Four days each week, the students do various projects and work with those organizations, and, on Thursdays, they take part in classes with a curriculum designed to prepare them for challenges they might face once they graduate and are employed within the community.
Acoby, who identifies as Anishinaabe, says the opportunity to work with the Butterfly Club has been a rewarding experience.
With the club’s participants, Acoby discusses Indigenous history, culture and what the world was like before Europeans made contact. That knowledge isn’t always readily accessible, Acoby said.
"To some of them, it’s totally new information," she said.
Not only are children and teens around the city benefiting from YouthUnited’s programming, the working students have gained new perspectives on how the city works and how their colleagues see it, too.
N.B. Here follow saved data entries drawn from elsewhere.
[src/rtl/msk_aes_pkg.sv]
// Shared definitions for the masked AES column datapath: FSM encoding, column geometry
// and slice-offset helpers for d-share byte sharings.
package msk_aes_pkg;

  typedef enum logic [1:0] {
    IDLE = 2'd0,
    RUN  = 2'd1,
    DONE = 2'd2
  } fsm_t;

  localparam int N_COL         = 4;
  localparam int BYTES_PER_COL = 4;

  // Bit offset of shared byte idx when every byte occupies 8*d bits.
  function automatic int byte_off(input int d, input int idx);
    return 8 * d * idx;
  endfunction

  // Bit offset of shared column col (BYTES_PER_COL shared bytes per column).
  function automatic int col_off(input int d, input int col);
    return 8 * d * BYTES_PER_COL * col;
  endfunction

endpackage

[src/rtl/msk_mixcol_col_unit.sv]
// Masked combined MixColumns / InvMixColumns on one 4-byte column, applied share by share.
// Latency: combinational. Backpressure: none, pure function of its inputs.
module msk_mixcol_col_unit
  import msk_aes_pkg::*;
#(
  parameter int d = 2
) (
  input  logic                           inverse,
  input  logic [8*d*BYTES_PER_COL-1:0]   col_in,
  output logic [8*d*BYTES_PER_COL-1:0]   col_out
);

  function automatic logic [7:0] xt(input logic [7:0] b);
    return {b[6:0], 1'b0} ^ (b[7] ? 8'h1b : 8'h00);
  endfunction

  for (genvar s = 0; s < d; s++) begin : g_share
    logic [7:0] a0, a1, a2, a3;
    logic [7:0] u, v, p0, p1, p2, p3, t;

    assign a0 = col_in[byte_off(d, 0) + 8*s +: 8];
    assign a1 = col_in[byte_off(d, 1) + 8*s +: 8];
    assign a2 = col_in[byte_off(d, 2) + 8*s +: 8];
    assign a3 = col_in[byte_off(d, 3) + 8*s +: 8];

    // InvMixColumns = MixColumns after a {04}-weighted pre-mix; linear, so safe per share.
    assign u  = inverse ? xt(xt(a0 ^ a2)) : 8'h00;
    assign v  = inverse ? xt(xt(a1 ^ a3)) : 8'h00;
    assign p0 = a0 ^ u;
    assign p1 = a1 ^ v;
    assign p2 = a2 ^ u;
    assign p3 = a3 ^ v;
    assign t  = p0 ^ p1 ^ p2 ^ p3;

    assign col_out[byte_off(d, 0) + 8*s +: 8] = p0 ^ t ^ xt(p0 ^ p1);
    assign col_out[byte_off(d, 1) + 8*s +: 8] = p1 ^ t ^ xt(p1 ^ p2);
    assign col_out[byte_off(d, 2) + 8*s +: 8] = p2 ^ t ^ xt(p2 ^ p3);
    assign col_out[byte_off(d, 3) + 8*s +: 8] = p3 ^ t ^ xt(p3 ^ p0);
  end

endmodule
"Some people in this class hadn’t really been to the North End before it started," Acoby said. "I’ve seen changing perspectives just from being in this program."
That’s not an accident, said Brian Mayes, the St. Vital city councillor who helped the program attain $200,000 in annual city funding in late 2015.
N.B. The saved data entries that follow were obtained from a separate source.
## config.mk

```make
export PLATFORM = sky130hd
export DESIGN_NAME = counter_bank
export DESIGN_NICKNAME = d
export VERILOG_FILES = /design/src/rtl/counter_bank_pkg.sv /design/src/rtl/counter_cell.sv /design/src/rtl/counter_bank.sv
export SDC_FILE = /design/constraint.sdc
export NUM_CORES = 1
export LEC_CHECK = 0
export CORE_MARGIN = 1.5
export CORE_UTILIZATION = 55
export CTS_BUF_LIST = sky130_fd_sc_hd__clkbuf_8
export CTS_CLUSTER_DIAMETER = 30
export CTS_CLUSTER_SIZE = 25
export DETAILED_ROUTE_END_ITERATION = 10
export PLACE_DENSITY = 0.8
export SLEW_MARGIN = 10
export SYNTH_ARGS = -nofsm -noshare
export SYNTH_HDL_FRONTEND = slang
export SYNTH_SLANG_ARGS = --single-unit
```

## constraint.sdc

```tcl
create_clock -name clk -period 5.6 [get_ports clk]
set_clock_uncertainty 0.1 [all_clocks]
set_input_delay 1.12 -clock clk [delete_from_list [all_inputs] [get_ports clk]]
set_output_delay 1.12 -clock clk [all_outputs]
set_load 0.02 [all_outputs]
```

## src/rtl/counter_bank_pkg.sv

```systemverilog
`default_nettype none
// ============================================================================
// Module      : counter_bank_pkg
// Description : Shared types and the count-step helper for the counter bank.
// Revision    : 1.0 - initial multi-channel release
// ============================================================================
package counter_bank_pkg;

    // Per-channel behaviour when a count reaches its limit
    typedef enum logic [0:0] {
        CNT_WRAP = 1'b0,
        CNT_SAT  = 1'b1
    } cnt_mode_e;

    // Snapshot readout state machine
    typedef enum logic [0:0] {
        RD_IDLE   = 1'b0,
        RD_STREAM = 1'b1
    } rd_state_e;

    // Action a channel takes on the next edge (load is handled separately)
    typedef enum logic [1:0] {
        STEP_HOLD = 2'd0,
        STEP_UP   = 2'd1,
        STEP_DOWN = 2'd2
    } cnt_step_e;

    // Wrap needs no special case: modulo arithmetic rolls the count over.
    // Only a saturating channel sitting at its limit refuses to move.
    function automatic cnt_step_e cnt_step(input logic      en,
                                           input logic      dir,
                                           input logic      at_limit,
                                           input cnt_mode_e mode);
        cnt_step_e step;
        step = STEP_HOLD;
        if (en && !(at_limit && (mode == CNT_SAT))) begin
            step = dir ? STEP_UP : STEP_DOWN;
        end
        return step;
    endfunction

endpackage
`default_nettype wire

```

## src/rtl/counter_cell.sv

```systemverilog
`default_nettype none
// ============================================================================
// Module      : counter_cell
// Description : One counter channel: load / up / down, wrap or saturate, and
//               a registered one-cycle terminal-count pulse.
//               COUNTER_BANK_OVF_STICKY_EN exposes tc_set, the pulse's
//               next-state value, for the sticky overflow flags.
// Revision    : 1.0 - initial multi-channel release
// ============================================================================
module counter_cell
    import counter_bank_pkg::*;
#(
    parameter int WIDTH = 12
) (
    input  logic             clk,
    input  logic             rst,
    input  logic             en,
    input  logic             dir,
    input  cnt_mode_e        mode,
    input  logic             ld,
    input  logic [WIDTH-1:0] ld_val,
`ifdef COUNTER_BANK_OVF_STICKY_EN
    output logic             tc_set,
`endif
    output logic [WIDTH-1:0] cnt,
    output logic             tc
);

    localparam logic [WIDTH-1:0] C_ALL_ONES = '1;

    logic [WIDTH-1:0] w_limit;
    logic [WIDTH-1:0] w_next;
    logic             w_at_limit;
    logic             w_tc_d;
    cnt_step_e        w_step;

    // Next count and terminal-count decision for this edge
    always_comb begin
        w_limit    = dir ? C_ALL_ONES : '0;
        w_at_limit = (cnt == w_limit);
        w_step     = cnt_step(en, dir, w_at_limit, mode);
        case (w_step)
            STEP_UP:   w_next = cnt + WIDTH'(1);
            STEP_DOWN: w_next = cnt - WIDTH'(1);
            default:   w_next = cnt;
        endcase
        if (ld) begin
            w_next = ld_val;
            w_tc_d = 1'b0;
        end else if (mode == CNT_WRAP) begin
            // Pulse on the roll-over edge
            w_tc_d = en && w_at_limit;
        end else begin
            // Pulse only on arrival at the limit, never while pinned there
            w_tc_d = en && !w_at_limit && (w_next == w_limit);
        end
    end

    // Count and terminal-count registers
    always_ff @(posedge clk or posedge rst) begin
        if (rst) begin
            cnt <= '0;
            tc  <= 1'b0;
        end else begin
            cnt <= w_next;
            tc  <= w_tc_d;
        end
    end

`ifdef COUNTER_BANK_OVF_STICKY_EN
    assign tc_set = w_tc_d;
`endif

endmodule
`default_nettype wire

```

## src/rtl/counter_bank.sv

```systemverilog
`default_nettype none
// ============================================================================
// Module      : counter_bank
// Description : NCH-channel counter bank with a coherent snapshot of every
//               channel streamed out over a valid/ready handshake.
//               Optional COUNTER_BANK_OVF_STICKY_EN adds sticky per-channel
//               overflow flags (ovf) with a global clear (ovf_clr).
// Revision    : 1.0 - initial multi-channel release
// ============================================================================
module counter_bank
    import counter_bank_pkg::*;
#(
    parameter int WIDTH = 12,
    parameter int NCH   = 4,
    parameter int CHW   = (NCH > 1) ? $clog2(NCH) : 1
) (
    input  logic                 clk,
    input  logic                 rst,
    input  logic [NCH-1:0]       en,
    input  logic [NCH-1:0]       dir,
    input  logic [NCH-1:0]       sat,
    input  logic [NCH-1:0]       ld,
    input  logic [WIDTH-1:0]     ld_val,
    output logic [NCH*WIDTH-1:0] cnt,
    output logic [NCH-1:0]       tc,
    input  logic                 snap_req,
    output logic                 rd_valid,
    input  logic                 rd_ready,
    output logic [CHW-1:0]       rd_ch,
    output logic [WIDTH-1:0]     rd_data,
    output logic                 rd_last,
`ifdef COUNTER_BANK_OVF_STICKY_EN
    output logic [NCH-1:0]       ovf,
    input  logic                 ovf_clr,
`endif
    output logic                 busy
);

    localparam logic [CHW-1:0] C_LAST_CH = CHW'(NCH - 1);

`ifdef COUNTER_BANK_OVF_STICKY_EN
    logic [NCH-1:0] w_tc_set;
    logic [NCH-1:0] r_ovf;
`endif

    rd_state_e        r_state;
    logic [WIDTH-1:0] r_snap [NCH];
    logic [CHW-1:0]   w_next_ch;

    for (genvar gi = 0; gi < NCH; gi++) begin : g_ch
        counter_cell #(
            .WIDTH (WIDTH)
        ) u_cell (
            .clk    (clk),
            .rst    (rst),
            .en     (en[gi]),
            .dir    (dir[gi]),
            .mode   (sat[gi] ? CNT_SAT : CNT_WRAP),
            .ld     (ld[gi]),
            .ld_val (ld_val),
`ifdef COUNTER_BANK_OVF_STICKY_EN
            .tc_set (w_tc_set[gi]),
`endif
            .cnt    (cnt[gi*WIDTH +: WIDTH]),
            .tc     (tc[gi])
        );
    end

    assign w_next_ch = rd_ch + CHW'(1);

    // Snapshot capture and beat-by-beat readout; the first beat is taken
    // straight from the live count so it is valid the cycle after the request
    always_ff @(posedge clk or posedge rst) begin
        if (rst) begin
            r_state  <= RD_IDLE;
            rd_valid <= 1'b0;
            rd_ch    <= '0;
            rd_data  <= '0;
            rd_last  <= 1'b0;
            busy     <= 1'b0;
            for (int i = 0; i < NCH; i++) begin
                r_snap[i] <= '0;
            end
        end else begin
            case (r_state)
                RD_IDLE: begin
                    if (snap_req) begin
                        for (int i = 0; i < NCH; i++) begin
                            r_snap[i] <= cnt[i*WIDTH +: WIDTH];
                        end
                        rd_ch    <= '0;
                        rd_data  <= cnt[WIDTH-1:0];
                        rd_last  <= (C_LAST_CH == '0);
                        rd_valid <= 1'b1;
                        busy     <= 1'b1;
                        r_state  <= RD_STREAM;
                    end
                end
                RD_STREAM: begin
                    // rd_valid is always high here; snap_req is ignored
                    if (rd_ready) begin
                        if (rd_last) begin
                            rd_valid <= 1'b0;
                            rd_last  <= 1'b0;
                            busy     <= 1'b0;
                            r_state  <= RD_IDLE;
                        end else begin
                            rd_ch   <= w_next_ch;
                            rd_data <= r_snap[w_next_ch];
                            rd_last <= (w_next_ch == C_LAST_CH);
                        end
                    end
                end
                default: r_state <= RD_IDLE;
            endcase
        end
    end

`ifdef COUNTER_BANK_OVF_STICKY_EN
    // Sticky overflow: a new terminal count beats a clear on the same edge
    always_ff @(posedge clk or posedge rst) begin
        if (rst) begin
            r_ovf <= '0;
        end else begin
            r_ovf <= w_tc_set | (r_ovf & ~{NCH{ovf_clr}});
        end
    end

    assign ovf = r_ovf;
`endif

endmodule
`default_nettype wire

```

==> results.py <==
metrics = {
    "yosys": {
        "synth_flop_cell": "dfrtp_1",
        "synth.net_count": 868,
        "ys_top_cells_by_area": "dfrtp_1 (37%), mux2_2 (8.6%), ha_1 (6.5%), mux2i_1 (6.0%), xnor2_1 (3.8%)",
        "synth.avg_cell_area_um2": 9.93,
        "yosysTopAreaCell": "dfrtp_1",
        "synth_area_um2": 7860,
        "synth_edf_count": 0,
        "netlist_instances": 791,
        "synth_cell_types": 62,
        "synth_top_area_share_pct": 37.3,
        "synth_seq_cells": 117,
        "synthArstFlopShare_pct": 100,
        "ys_seq_area_share_pct": 37.3,
        "synth_warnings": 0,
    },
    "clock_network": {
        "cts_resized": 0,
        "clkSinkCount": 117,
        "cts_hold_buf": 0,
        "clk_pin_slew_ns": 0.07,
        "cts_tree": "done",
        "h-tree-depth": 4,
        "cts_root_buf": "clkbuf_8",
        "post_cts.repair.setup_buffers": 0,
        "clock_latency_ns": 0.44,
        "clock_path_buffers": 2,
        "cts_buffers": 17,
    },
    "global_routing": {
        "grt_max_degree": 68,
        "grt-ovfl-total": 0,
        "grt_usage_pct": 28.2,
        "antenna_found_initial": 0,
        "grt_pass1_wl_mm": 32.2,
        "grt_pass1_vias": 6071,
    },
    "setup_path": {
        "endpoint_kind": "flip-flop",
        "arrival_ns": 5.43,
        "crit_path_start_kind": "input port",
        "critPathMaxFanout": 11,
        "worstSetupPathType": "input port to flip-flop",
        "cp_data_required_time_ns": 5.86,
    },
    "timing": {
        "rsz0062_at_grt": "no",
        "slew_viol_final": 0,
        "tightest_slew_ns": 0.869,
        "period_minus_slack_ns": 5.17,
        "final.setup.tns_ns": 0,
        "fin_crit_sh_pct": 92.4,
        "setup_violations": 0,
        "relSlewSlack_pct": 42.1,
        "fmax_ghz": 0.193,
        "final_hold_viol_count": 0,
    },
    "cells_and_area": {
        "layout-drive-gt1-share_pct": 13.7,
        "area_delta_synth_final_pct": 18.9,
        "insertedDiodeCount": 0,
        "fillers": 1105,
        "final_common_cell": "dfrtp_1",
        "ff_latch_area_um2": 2930,
        "multi_input_area_um2": 4650,
        "num-nets-final": 954,
        "design_area_um2": 9340,
        "final_cell_mix": "dfrtp_1 (117), clkdlybuf4s50_1 (100), nand2_1 (67), mux2_2 (60), a21oi_1 (49)",
    },
    "placed_design": {
        "place_congestion": 0.925,
        "postPlaceCellArea_um2": 8950,
        "dp_hpwl_mm": 14.6,
        "portBuffers": 100,
    },
    "routing": {
        "wl_met3_mm": 1.23,
        "vias_per_cell": 6.09,
        "wl_met2_mm": 9.54,
        "met1_length_mm": 8.81,
        "drtAntennaViolNets": 0,
        "highest_layer": "met4",
        "post-route-drc-count": 0,
        "wl_mm": 20.0,
        "drtIter0Drc": 464,
        "dr.pass1.iters": 5,
        "route.vias.total": 6511,
        "wire_per_inst_um": 18.7,
    },
    "die": {
        "core_um2": 13900,
        "rows": 43,
        "fp.dieH_um": 123,
        "io_pins": 101,
        "initial_core_util_pct": 56.4,
        "fp.dieW_um": 123,
        "dieArea_um2": 15000,
    },
    "power": {
        "power.leakage_uw": 0.00401,
        "ir_drop_uv": 223,
        "power_density_nw_per_um2": 435,
    },
    "outcome": {
        "status": "completed",
    },
    "worst_hold_path": {
        "hp-class": "flip-flop to flip-flop",
    },
    "job": {
        "drv_cap": 0,
    },
}
registers in the layout, summed over array words and instances, names as in the netlist:
register	cells
busy	1
g_ch.u_cell.cnt	48
g_ch.u_cell.tc	4
r_snap	48
r_state	1
rd_ch	2
rd_data	12
rd_last	1
path summary, 6_finish.rpt:
| kind | to | slack, ns | depth (start not counted) | startpoint |
|---|---|---|---|---|
| worst max-delay path | g_ch[0].u_cell.tc$_DFF_PP0_ | 0.43 | 14 | dir[0] |
| worst min-delay path | rd_data[8]$_DFFE_PP0P_ | 0.38 | 2 | rd_data[8]$_DFFE_PP0P_ |
| worst max register to register | g_ch[0].u_cell.tc$_DFF_PP0_ | 0.95 | 13 | g_ch[0].u_cell.cnt[0]$_DFF_PP0_ |
| worst min register to register | rd_data[8]$_DFFE_PP0P_ | 0.38 | 2 | rd_data[8]$_DFFE_PP0P_ |
| max in group asynchronous | r_snap[28]$_DFFE_PP0P_ | 3.37 | 3 | rst |
| min in group asynchronous | g_ch[3].u_cell.cnt[7]$_DFF_PP0_ | 1.12 | 2 | rst |
metal layers:
metal,global-route usage (%),up-vias
met5,0,-
met3,5.25,34
met2,45.3,247
li1,-,3105
met1,38.7,3125
met4,9.52,0
synth_stat cells, types with 9 or more instances:
master	n
dfrtp_1	117
nand2_1	67
mux2_2	60
a21oi_1	49
nor2_1	48
mux2i_1	47
ha_1	41
o21ai_0	38
xnor2_1	34
nand3_1	27
inv_1	22
nor3_1	20
clkbuf_1	17
o21ai_1	17
mux4_2	12
o211ai_1	12
nor4_1	11
buf_1	10
xor2_1	10
a211oi_1	9
nand4_1	9
kinds of logic after synthesis:
kind of cell	count (synthesis)	synth area share, %
AOI/OAI and AO/OA	171	13.3
DFF	117	37.3
muxes	125	18.9
and+or+nand+nor	225	14.4
adders and majority gates	45	7.55
xor gates and xnor gates	44	4.91
buffers and inverters	64	3.60
where the power goes:
part | switching, uW | internal [uW] | leakage [uW]
Combinational | 859 | 949 | 0.00242
Clock | 346 | 401 | 0.000182
Sequential | 363 | 1140 | 0.00140
Total | 1570 | 2490 | 0.00401
worst max-delay path, stage by stage:
cell and delay [ns]:
clkdlybuf4s50_1 0.45, or4_1 0.59, nor3_2 0.22, o211ai_2 0.15
nand3b_1 0.13, inv_1 0.21, fa_1 0.46, xor2_1 0.20
or4b_2 0.67, mux2_1 0.30, or4_1 0.39, nor3_1 0.19
o2111ai_1 0.16, a21oi_1 0.18
stage by stage:
| stage | hold WS [ns] | utilization [%] | cells | power, uW | setup WS (ns) |
|---|---|---|---|---|---|
| after floorplan | 0.345 | - | 791 | 2700 | 0.710 |
| after global placement | 0.365 | 64.3 | 1038 | 3250 | 0.150 |
| after detailed placement | 0.372 | 64.3 | 1038 | 3310 | 0.0375 |
| after CTS | 0.387 | 67.0 | 1069 | 4060 | 0.479 |
| after global routing | 0.413 | 67.0 | 1069 | 4320 | 0.237 |
| final | 0.382 | 67.0 | 1069 | 4060 | 0.425 |
final cells by class:
type	count	area share (%)
multi-input cells	610	49.8
inverters	22	0.911
repair buffers	109	11.4
flip-flops and latches	117	31.4
clock buffers	18	2.65
clock inverters	13	1.45
well taps	180	2.41
No activity file was read; power rests on OpenSTA's default activity.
Mayes said the program’s participants were drawn from a diverse background, with an emphasis on including students from both suburban and inner-city communities.
Aine Dolin — a recent U of W grad who spent the summer working with the Ma Mawi Wi Chi Itata Centre facilitating adolescent-focused programming about sexual education, drug awareness and healthy relationships — said connecting with other students different from her was an added bonus to her work.
"It allows for potential to build and maintain relationships," she said.
A program like this has been on Mayes’ radar since he ran for Toronto city council in 1991. After Mayes was re-elected in St. Vital in 2014, he met with Mayor Brian Bowman and told him getting the project off the ground was his main city-wide goal for his second term as councillor.
"I’m very proud we got this up and running," Mayes said, adding that funding is ensured for 2018. He’s hoping the program will be extended beyond then, and is looking to help start similar programs in other provinces.
With the first year of YouthUnited@Winnipeg set to wind up this week, Shauna MacKinnon, the university’s chairwoman of urban and inner-city studies, says several of this year’s student participants have been offered the chance to continue working part-time at their host organizations.
As for Acoby, she’ll graduate with an urban and inner-city studies degree in December, and she’s making sure to continue to provide cultural connections for local youth, including her two children.
"When I was in that position myself, I had no knowledge of what was really going on," she said. "I want to pass on what I’m learning."